The defendant’s motions to dismiss the indictment on the ground that he had been deprived of his right to a speedy trial under CPL 30.20 and 30.30 (1) (a) were properly denied without a hearing based upon the undisputed facts set forth in the papers submitted in connection with these motions (see, People v Agosto, 123 AD2d 637), which established that although the period between the commencement of this criminal action and the date the People announced their readiness for trial was in excess of 17 months, less than six months of this total period of delay was chargeable to the People. All but a small portion of this delay was caused by the defendant’s "unavailability” due to his hospitalization until November 23, 1982, and his "absence” subsequent to hospitalization until January 5, 1984, during which time the People exercised due diligence to locate him (see, CPL 30.30 [4] [c]; People v Lemon, 124 AD2d 679; People v Manley, 63 AD2d 988).

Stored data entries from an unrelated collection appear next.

Context: an optimization exercise on an open-source flow, tuned for a short achievable clock period and few clock cycles per item. The choices shown serve that exercise and are no tape-out recipe. At most, simulation tests tie the RTL to the original design; equivalence was not proved. For runs 1 to 5, only the layout was checked, not whether the RTL still works. Power and IR drop assume default switching activity.

**design.v**
```verilog
`timescale 1ns/100ps
module ks_add16
(
    input  logic [15:0] x,
    input  logic [15:0] y,
    output logic [15:0] s
);
    always_comb begin
        logic [15:0] g, p, gg, pp, ng, np;
        g  = x & y;
        p  = x ^ y;
        gg = g;
        pp = p;
        for (int l = 0; l < 4; l++) begin
            ng = gg;
            np = pp;
            for (int i = 0; i < 16; i++) begin
                if (i >= (1 << l)) begin
                    ng[i] = gg[i] | (pp[i] & gg[i - (1 << l)]);
                    np[i] = pp[i] & pp[i - (1 << l)];
                end
            end
            gg = ng;
            pp = np;
        end
        s = p ^ {gg[14:1], ~(~x[0] | ~y[0]), 1'b0};
    end
endmodule
module cpu_top
(
    input  logic        clk,
    input  logic        reset,
    input  logic [15:0] mem_rdata,
    output logic [15:0] mem_addr,
    output logic        mem_we,
    output logic [15:0] mem_wdata,
    output logic        halted
);
    logic [15:0] regs [8];
    logic        z;
    logic [15:0] ma;       
    logic [15:0] mar;      
    logic        first;    
    logic [15:0] mai;
    logic        we;
    logic [15:0] wd;
    logic        ir_v;
    logic [2:0]  ir_rx;
    logic [15:0] ir_pc;    
    logic [15:0] opa;      
    logic [15:0] opb;      
    logic [15:0] opx;      
    logic [15:0] opy;      
    logic [15:0] imm;      
    logic        c_alu;    
    logic        c_cmp;
    logic        c_mov;
    logic        c_ldi;    
    logic        c_ldic;   
    logic        c_jmp;    
    logic        c_ld;
    logic        c_st;
    logic        c_ovl;    
    logic [15:0] ovl_w;    
    logic [15:0] ovl_a;    
    logic        ld_wr;    
    logic [2:0]  ld_rx;    
    logic        f_add;     
    logic        f_sub;     
    logic        f_oth;     
    logic        f_not;
    logic        f_and;
    logic        f_or;
    logic        zs_eq;     
    logic        zs_ff;     
    logic        zs_one;    
    logic        zs_and;
    logic        zs_or;
    logic        zs_add;
    logic        dcyc;
    logic [15:0] ib;        
    logic [15:0] ra;        
    logic [15:0] ra1;       
    logic [15:0] ra2;       
    logic        stale;     
    logic        hlt;       
    logic        run;       
    typedef struct packed {
        logic       halt;
        logic [2:0] rx;
        logic [2:0] ry;
        logic       alu, cmp, mov, ldi, jmp, jz, jnz, ld, st;
        logic       arith, useb, inc, dec, sub, fnot, fand, f_or;
        logic       zeq, zff, zone, zand, zor, zadd;
        logic       simple;    
    } dec_t;
    function automatic dec_t decode(input logic [15:0] w);
        dec_t d;
        logic [5:0] op;
        op = w[15:10];
        d = '0;
        d.rx   = w[9:7];
        d.ry   = w[6:4];
        d.halt = (op == 6'd0);
        d.alu  = (op == 6'd4) || (op == 6'd5) || (op == 6'd6) ||
                 (op == 6'd7) || (op == 6'd8)  || (op == 6'd9) ||
                 (op == 6'd10) || (op == 6'd12);
        d.cmp  = (op == 6'd16);
        d.mov  = (op == 6'd32);
        d.ldi  = (op == 6'd35);
        d.jmp  = (op == 6'd23);
        d.jz   = (op == 6'd24);
        d.jnz  = (op == 6'd25);
        d.ld   = (op == 6'd33);
        d.st   = (op == 6'd37);
        d.arith = (op == 6'd5) || (op == 6'd6) || (op == 6'd10) ||
                  (op == 6'd12) || (op == 6'd16);
        d.useb  = (op == 6'd10) || (op == 6'd12) || (op == 6'd16);
        d.inc   = (op == 6'd5);
        d.dec   = (op == 6'd6);
        d.sub   = (op == 6'd12) || (op == 6'd16);
        d.fnot  = (op == 6'd4);
        d.fand  = (op == 6'd7);
        d.f_or  = (op == 6'd8);
        d.zeq   = (op == 6'd12) || (op == 6'd16) || (op == 6'd9);
        d.zff   = (op == 6'd4) || (op == 6'd5);
        d.zone  = (op == 6'd6);
        d.zand  = (op == 6'd7);
        d.zor   = (op == 6'd8);
        d.zadd  = (op == 6'd10);
        d.simple = !(d.halt || d.ldi || d.jmp || d.jz || d.jnz || d.ld || d.st);
        decode = d;
    endfunction
    logic [15:0] sum, logic_res, other_res, alu_res;
    logic        z_new;
    ks_add16 u_add (
        .x (opx),
        .y (opy),
        .s (sum)
    );
    always_comb begin
        if (f_not)      logic_res = ~opa;
        else if (f_and) logic_res = opa & opb;
        else if (f_or)  logic_res = opa | opb;
        else            logic_res = opa ^ opb;
    end
    assign other_res = c_mov ? opb : (c_ldic ? imm : logic_res);
    assign alu_res   = ({16{f_add}} & sum) | ({16{f_sub}} & ~sum) | ({16{f_oth}} & other_res);
    assign z_new = (zs_eq  && (opa == opb)) ||
                   (zs_ff  && (opa == 16'hffff)) ||
                   (zs_one && (opa == 16'h0001)) ||
                   (zs_and && ((opa & opb) == 16'h0000)) ||
                   (zs_or  && ((opa | opb) == 16'h0000)) ||
                   (zs_add && ((opa ^ opb) == {opa[14:0] | opb[14:0], 1'b0}));
    localparam int XC_N = 8;
    localparam int XC_B = 3;
    logic [15:0]        xc_d [XC_N];
    logic [15-XC_B:0]   xc_t [XC_N];
    logic [XC_N-1:0]    xc_v;
    logic x1;           
    logic one_cyc;      
    logic load_rd;      
    logic load_ib;      
    logic lseq;         
    logic ovsel;        
    logic stale_i2;     
    dec_t nd;
    dec_t d_rd, d_ib, d_ov, d_nx;
    logic [15:0] la;    
    logic [15:0] ma1, ma2, la1, la2;
    logic        z_next;
    logic        n_jcc, n_hit;
    logic [15:0] n_xd;
    logic [XC_B-1:0] n_idx;
    assign x1      = ir_v;
    assign one_cyc = !(c_ldi || c_jmp || c_ld || c_st);
    assign load_rd = !dcyc && (!ir_v || one_cyc);
    assign load_ib = dcyc && !stale;
    assign lseq    = load_rd || load_ib;
    assign ovsel   = x1 && (c_ld || c_st) && c_ovl;
    assign stale_i2 = c_st && c_ovl && (opa == ovl_a);
    assign d_rd    = decode(mem_rdata);
    assign d_ib    = decode(ib);
    assign d_ov    = decode(ovl_w);
    assign nd      = dcyc ? d_ib : (ovsel ? d_ov : d_rd);
    assign mai     = mar & {16{!first}};
    assign ma1     = mai + 16'd1;
    assign ma2     = mai + 16'd2;
    assign la      = dcyc ? ra : mai;
    assign la1     = dcyc ? ra1 : ma1;
    assign la2     = dcyc ? ra2 : ma2;
    assign z_next  = (x1 && (c_alu || c_cmp)) ? z_new : z;
    logic        hit1_r, hit2_r;      
    logic        hit3_r, hit4_r;      
    logic [15:0] xd1_r, xd2_r, xd3_r, xd4_r;
    logic        seq1, seq2;          
    logic        seq3, seq4;          
    logic        hit_ma;
    logic [15:0] xd_ma;
    logic        ra_hit;
    logic [15:0] ra_xd;
    logic        hit1, hit2, hit3, hit4;
    logic [XC_B-1:0] idx1, idx2, idx3, idx4;
    logic [XC_B-1:0] upd_idx;         
    logic        upd;
    assign hit_ma  = (seq1 && hit1_r) || (seq2 && hit2_r) || (seq3 && hit3_r) || (seq4 && hit4_r);
    assign xd_ma   = seq1 ? xd1_r : (seq2 ? xd2_r : (seq3 ? xd3_r : xd4_r));
    assign n_hit   = dcyc ? ra_hit : hit_ma;
    assign n_xd    = dcyc ? ra_xd : xd_ma;
    assign n_idx   = mai[XC_B-1:0];
    function automatic logic xc_hit(input logic [15:0] adr);
        xc_hit = xc_v[adr[XC_B-1:0]] && (xc_t[adr[XC_B-1:0]] == adr[15:XC_B]);
    endfunction
    assign idx1    = la1[XC_B-1:0];
    assign idx2    = la2[XC_B-1:0];
    assign hit1    = dcyc ? xc_hit(ra1) : xc_hit(ma1);
    assign hit2    = dcyc ? xc_hit(ra2) : xc_hit(ma2);
    assign idx3    = n_xd[XC_B-1:0];
    assign idx4    = mem_rdata[XC_B-1:0];
    assign hit3    = dcyc ? xc_hit(ra_xd) :
                     ((seq1 && xc_hit(xd1_r)) || (seq2 && xc_hit(xd2_r)) ||
                      (seq3 && xc_hit(xd3_r)) || (!seq1 && !seq2 && !seq3 && xc_hit(xd4_r)));
    assign hit4    = xc_hit(mem_rdata);
    logic        fill, inval;
    logic [XC_B-1:0] fill_idx, inval_idx;
    assign fill      = x1 && (c_ldi || c_jmp || ((c_ld || c_st) && !c_ovl));
    assign fill_idx  = ir_pc[XC_B-1:0];
    assign inval     = x1 && c_st;
    assign inval_idx = opa[XC_B-1:0] - 1'b1;
    function automatic logic xc_upd(input logic [XC_B-1:0] idx);
        xc_upd = (fill && fill_idx == idx) || (inval && inval_idx == idx);
    endfunction
    assign n_jcc   = nd.jz || nd.jnz;
    logic        ovl_ok;
    assign d_nx    = decode(n_xd);
    assign ovl_ok  = (nd.ld || nd.st) && n_hit && d_nx.simple &&
                     !(nd.ld && (d_nx.rx == nd.rx || d_nx.ry == nd.rx));
    logic        wr_alu;
    logic        wr_mem;
    logic        wb_v;
    logic [2:0]  wb_rx;
    logic [15:0] wb_d;
    assign wr_alu = x1 && (c_alu || c_mov || c_ldic);
    assign wr_mem = (x1 && c_ldi) || (dcyc && ld_wr);
    always_ff @(posedge clk or posedge reset) begin
        if (reset) begin
            for (int i = 0; i < 8; i++) regs[i] <= 16'd0;
            wb_v <= 1'b0;
        end else begin
            for (int i = 0; i < 8; i++) begin
                if ((x1 && c_ldi && ir_rx == 3'(i)) || (dcyc && ld_wr && ld_rx == 3'(i)))
                    regs[i] <= mem_rdata;
                else if (wb_v && wb_rx == 3'(i))
                    regs[i] <= wb_d;
            end
            wb_v <= wr_alu;
        end
    end
    always_ff @(posedge clk) begin
        wb_rx <= ir_rx;
        wb_d  <= alu_res;
    end
    logic [15:0] rd_a, rd_b, rf_a, rf_b;
    logic        fa_alu, fa_mem, fb_alu, fb_mem;
    assign fa_alu = wr_alu && (dcyc ? ir_rx == d_ib.rx : ir_rx == d_rd.rx);
    assign fb_alu = wr_alu && (dcyc ? ir_rx == d_ib.ry : ir_rx == d_rd.ry);
    assign fa_mem = dcyc && ld_wr && ld_rx == d_ib.rx;
    assign fb_mem = dcyc && ld_wr && ld_rx == d_ib.ry;
    function automatic logic [15:0] rf_rd(input logic [2:0] r);
        rf_rd = (wb_v && wb_rx == r) ? wb_d : regs[r];
    endfunction
    assign rf_a = dcyc ? rf_rd(d_ib.rx) : (ovsel ? rf_rd(d_ov.rx) : rf_rd(d_rd.rx));
    assign rf_b = dcyc ? rf_rd(d_ib.ry) : (ovsel ? rf_rd(d_ov.ry) : rf_rd(d_rd.ry));
    assign rd_a = fa_alu ? alu_res : (fa_mem ? mem_rdata : rf_a);
    assign rd_b = fb_alu ? alu_res : (fb_mem ? mem_rdata : rf_b);
    logic [15:0] ma_j;      
    logic [15:0] ma_nj;     
    logic        s1_nj;     
    logic        s2_nj;     
    assign s1_nj = lseq ? !(nd.jmp && n_hit) && !(nd.ldi && n_hit) && !ovl_ok : (!dcyc && c_ldi);
    assign s2_nj = lseq && !(nd.jmp && n_hit) && ((nd.ldi && n_hit) || ovl_ok);
    logic        s3_nj;     
    assign s3_nj = lseq && nd.jmp && n_hit;
    logic        sel_j;
    logic        taken;
    logic [15:0] ma_jt;
    logic [15:0] ma_t, ma_n;
    logic [15:0] ma_d;
    assign sel_j = lseq && n_jcc;
    assign taken = z_next ^ nd.jnz;
    assign ma_jt = n_hit ? n_xd : la1;
    assign ma_t  = sel_j ? ma_jt : ma_nj;
    assign ma_n  = sel_j ? la2 : ma_nj;
    assign ma_d  = taken ? ma_t : ma_n;
    always_comb begin
        if (lseq) begin
            if (nd.jmp && n_hit)
                ma_nj = n_xd;
            else if ((nd.ldi && n_hit) || ovl_ok)
                ma_nj = la2;
            else
                ma_nj = la1;
        end else if (dcyc) begin
            ma_nj = ra;
        end else if (c_ldi) begin
            ma_nj = ma1;
        end else if (c_jmp) begin
            ma_nj = mem_rdata;
        end else if (c_ld) begin
            ma_nj = opb;
        end else begin
            ma_nj = opa;
        end
    end
    always_ff @(posedge clk or posedge reset) begin
        if (reset) begin
            z     <= 1'b0;
            ma    <= 16'h0000;
            first <= 1'b1;
            seq1  <= 1'b0;
            seq2  <= 1'b0;
            seq3  <= 1'b0;
            seq4  <= 1'b0;
            hit1_r <= 1'b0;
            hit2_r <= 1'b0;
            hit3_r <= 1'b0;
            hit4_r <= 1'b0;
            we    <= 1'b0;
            ir_v  <= 1'b0;
            dcyc  <= 1'b0;
            hlt   <= 1'b0;
            run   <= 1'b1;
            xc_v  <= '0;
        end else begin
            if (x1 && (c_alu || c_cmp))
                z <= z_new;
            ma   <= ma_d;
            first <= 1'b0;
            seq1 <= taken ? ((sel_j && !n_hit) || (!sel_j && s1_nj)) : (!sel_j && s1_nj);
            seq2 <= taken ? (!sel_j && s2_nj) : (sel_j || s2_nj);
            seq3 <= taken ? ((sel_j && n_hit) || (!sel_j && s3_nj)) : (!sel_j && s3_nj);
            seq4 <= !lseq && !dcyc && !c_ldi && c_jmp;
            hit1_r <= hit1 && !xc_upd(idx1);
            hit2_r <= hit2 && !xc_upd(idx2);
            hit3_r <= hit3 && !xc_upd(idx3);
            hit4_r <= hit4 && !xc_upd(idx4);
            we   <= x1 && c_st && run;
            dcyc <= x1 && (c_ld || c_st);
            if (lseq) begin
                ir_v <= taken ? !nd.halt && !((nd.jmp || n_jcc) && n_hit)
                              : !nd.halt && !n_jcc && !(nd.jmp && n_hit);
                if (nd.halt) begin
                    hlt <= 1'b1;
                    run <= 1'b0;
                end
            end else begin
                ir_v <= ovsel && !stale_i2;
            end
            if (fill)
                xc_v[fill_idx] <= 1'b1;
            if (inval)
                xc_v[inval_idx] <= 1'b0;
        end
    end
    always_ff @(posedge clk) begin
        begin
            ir_rx   <= nd.rx;
            c_ld    <= nd.ld;
            c_st    <= nd.st;
            c_ovl   <= ovl_ok;
            ovl_w   <= n_xd;
            ovl_a   <= la1;
            ld_wr   <= x1 && c_ld;
            ld_rx   <= ir_rx;
            ir_pc   <= ovsel ? ovl_a : la;
            opa     <= rd_a;
            opb     <= rd_b;
            opx     <= rd_a ^ {16{nd.sub}};
            opy     <= nd.useb ? rd_b : {{15{nd.dec}}, nd.dec | nd.inc};
            imm     <= n_xd;
            c_alu   <= nd.alu;
            c_cmp   <= nd.cmp;
            c_mov   <= nd.mov;
            c_ldi   <= nd.ldi && !n_hit;
            c_ldic  <= nd.ldi && n_hit;
            c_jmp   <= nd.jmp || n_jcc;
            f_add   <= nd.arith && !nd.sub;
            f_sub   <= nd.sub;
            f_oth   <= !nd.arith;
            f_not   <= nd.fnot;
            f_and   <= nd.fand;
            f_or    <= nd.f_or;
            zs_eq   <= nd.zeq;
            zs_ff   <= nd.zff;
            zs_one  <= nd.zone;
            zs_and  <= nd.zand;
            zs_or   <= nd.zor;
            zs_add  <= nd.zadd;
        end
        mar   <= ma_d;
        xd1_r <= xc_d[idx1];
        xd2_r <= xc_d[idx2];
        xd3_r <= xc_d[idx3];
        xd4_r <= xc_d[idx4];
        if (x1 && (c_ld || c_st)) begin
            ib    <= mem_rdata;
            ra    <= stale_i2 ? ovl_a : mai;
            ra1   <= ma1;
            ra2   <= ma2;
            stale <= c_st && (stale_i2 || opa == mai);
            ra_xd <= xd_ma;
            ra_hit <= hit_ma && !xc_upd(n_idx);
        end
        if (x1 && c_st)
            wd <= opb;
        if (fill) begin
            xc_d[fill_idx] <= mem_rdata;
            xc_t[fill_idx] <= ir_pc[15:XC_B];
        end
    end
    assign mem_addr  = ma;
    assign mem_we    = we;
    assign mem_wdata = wd;
    assign halted    = hlt;
endmodule
```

Contrary to the defendant’s contention, there were sufficient undisputed facts in the motion papers for the court to determine, without holding a hearing, that the police had exercised due diligence in trying to locate him. Specifically, it was undisputed that on seven occasions between December 24, 1982 and October 28, 1983, the police canvassed the defendant’s last known address and spoke to the building superintendent and another individual, leaving a message for the defendant with the latter and also sent for the former arrest reports of the defendant to obtain further contact information and checked with the Post Office for a forwarding address.

The defendant’s contention that the evidence in this case was insufficient to support the verdict because the complainant’s testimony was not credible lacks merit. The resolution of issues of the credibility of witnesses is a matter which lies with the triers of fact who saw and heard the witnesses (see, *871People v Jackson, 114 AD2d 858, 859; People v Herriot, 110 AD2d 851, 852) and their determination is to be accorded great weight on appeal. Upon the exercise of our factual review power we are satisfied that the evidence was of sufficient quality and quantity to establish the defendant’s guilt beyond a reasonable doubt.

We have reviewed the defendant’s other contentions and find them to be without merit. Brown, J. P., Weinstein, Rubin and Spatt, JJ., concur.